“Everyone dreams of democracy, of a better tomorrow, of a developed country.” These are the words of Emna Ben Jemaa, a Tunisian journalist and blogger whose experience during the 2011 Revolution and its aftermath we get to know in Jessie Deeter’s documentary film, A Revolution in Four Seasons.
“Then we began to realize that things were a little bit more complicated,” adds Emna. “That there are Islamists whom you must respect because they too have the right to dream of their country.”
Under a crisp blue sky, dozens of red flags decorate the city of Tunis, hung from thin, almost transparent wires. Two women walk side by side, one with a headscarf, the other one without. There is calm in the streets; the tumultuous days of the 2011 Revolution are behind them. Now it’s time to redefine the country.
Then we are introduced to Jawhara Ettis, an Islamist professor who declares herself a progressive and a feminist, a woman who wants to keep the traditions of Islam in post-revolutionary Tunisia. Seated behind the desk where she teaches, she addresses the camera, “You cannot be a subordinate to France or the United States and forget about your religion, your history and your language just in order to be declared a progressive.”
How does a country find the path to democracy after years of dictatorship? Can a new constitution create the space for every religious belief and political stance to coexist in harmony?

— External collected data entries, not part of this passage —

### src/hw/rtl/assert_macros.svh
// Assertion macros shared by the raster core RTL.
`ifndef ASSERT_MACROS_SVH
`define ASSERT_MACROS_SVH

// Clocked implication check, disabled while reset is high.
`define ASSERT_CLK(label, clk, rst, prop, msg) \
   label: assert property (@(posedge clk) disable iff (rst) (prop)) else $error(msg);

// Condition that must never be seen at a clock edge outside reset.
`define ASSERT_NEVER(label, clk, rst, cond, msg) \
   label: assert property (@(posedge clk) disable iff (rst) !(cond)) else $error(msg);

`endif

### src/hw/rtl/bgr_pkg.sv
// Types, constants and helpers for the bilinear gradient raster core.
package bgr_pkg;

   localparam int COUNT_WIDTH     = 10;
   localparam int COUNTER_LIMIT   = 1024;
   localparam int SIZE_WIDTH      = 11;
   localparam int COLOR_WIDTH     = 24;
   localparam int CHAN_WIDTH      = 8;
   localparam int CSR_INDEX_WIDTH = 3;
   localparam int CSR_DATA_WIDTH  = 24;
   localparam int MIN_SIZE        = 2;

   typedef logic [COUNT_WIDTH-1:0]    count_type;
   typedef logic [SIZE_WIDTH-1:0]     size_type;
   typedef logic [COLOR_WIDTH-1:0]    color_type;
   typedef logic [CHAN_WIDTH-1:0]     chan_type;
   typedef logic [CSR_INDEX_WIDTH-1:0] csr_index_type;

   typedef enum logic [CSR_INDEX_WIDTH-1:0] {
      CSR_TOP_LEFT     = 3'd0,
      CSR_TOP_RIGHT    = 3'd1,
      CSR_BOTTOM_LEFT  = 3'd2,
      CSR_BOTTOM_RIGHT = 3'd3,
      CSR_FRAME_WIDTH  = 3'd4,
      CSR_FRAME_HEIGHT = 3'd5
   } csr_reg_type;

   typedef enum logic [1:0] {
      CHAN_RED,
      CHAN_GREEN,
      CHAN_BLUE
   } chan_sel_type;

   // One interpolation job: base + trunc((target - base) * num / den).
   typedef struct packed {
      chan_type  base;
      chan_type  target;
      count_type num;
      count_type den;
   } lerp_op_type;

   function automatic chan_type channel_of(color_type color, chan_sel_type sel);
      chan_type value;
      case (sel)
         CHAN_RED:   value = color[23:16];
         CHAN_GREEN: value = color[15:8];
         CHAN_BLUE:  value = color[7:0];
         default:    value = '0;
      endcase
      return value;
   endfunction

endpackage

Throughout the film we see both women, each in her own way, fighting for the kind of democracy they would like to see in their country. We see Jawhara’s run to become a member of the Constituency Assembly representing the Ennahda party and her efforts to create the laws that will preserve the traditions she believes in, and she also advocates for the rights of women. But there are challenges. We see her struggle to understand some of the paradoxes within Islam, namely the branch of Salafi jihadism.
“That is not Islam,” she says, after the terrorist attacks at the Bardo Museum in 2015. It is a moment of high tension in the film, and the camera frames her face, a bright blue scarf covering her hair. But she just looks down, unable to say anything more.
We see Emna campaigning against the wave of violence carried out by the police. In front of the camera, on the radio and on social media, she denounces injustice. “There is no possibility of having democracy if you cannot feel safe in the streets.”
Both of them get married and half-way through the film give birth to two beautiful girls. Both have to make choices on how to prioritize their personal, working and political lives, knowing there will be consequences, no matter what they choose. Emna’s husband, a man who has come back from the US, carries their baby in his arms and thinks out loud about the future. Will she be grateful that her parents decided to raise her in post-revolutionary Tunisia? Or will she have wished they had moved to the US?
The film was shown at the One World Film Festival in Brussels, organized by People in Need and The Czech Center for Human Rights and Democratisation.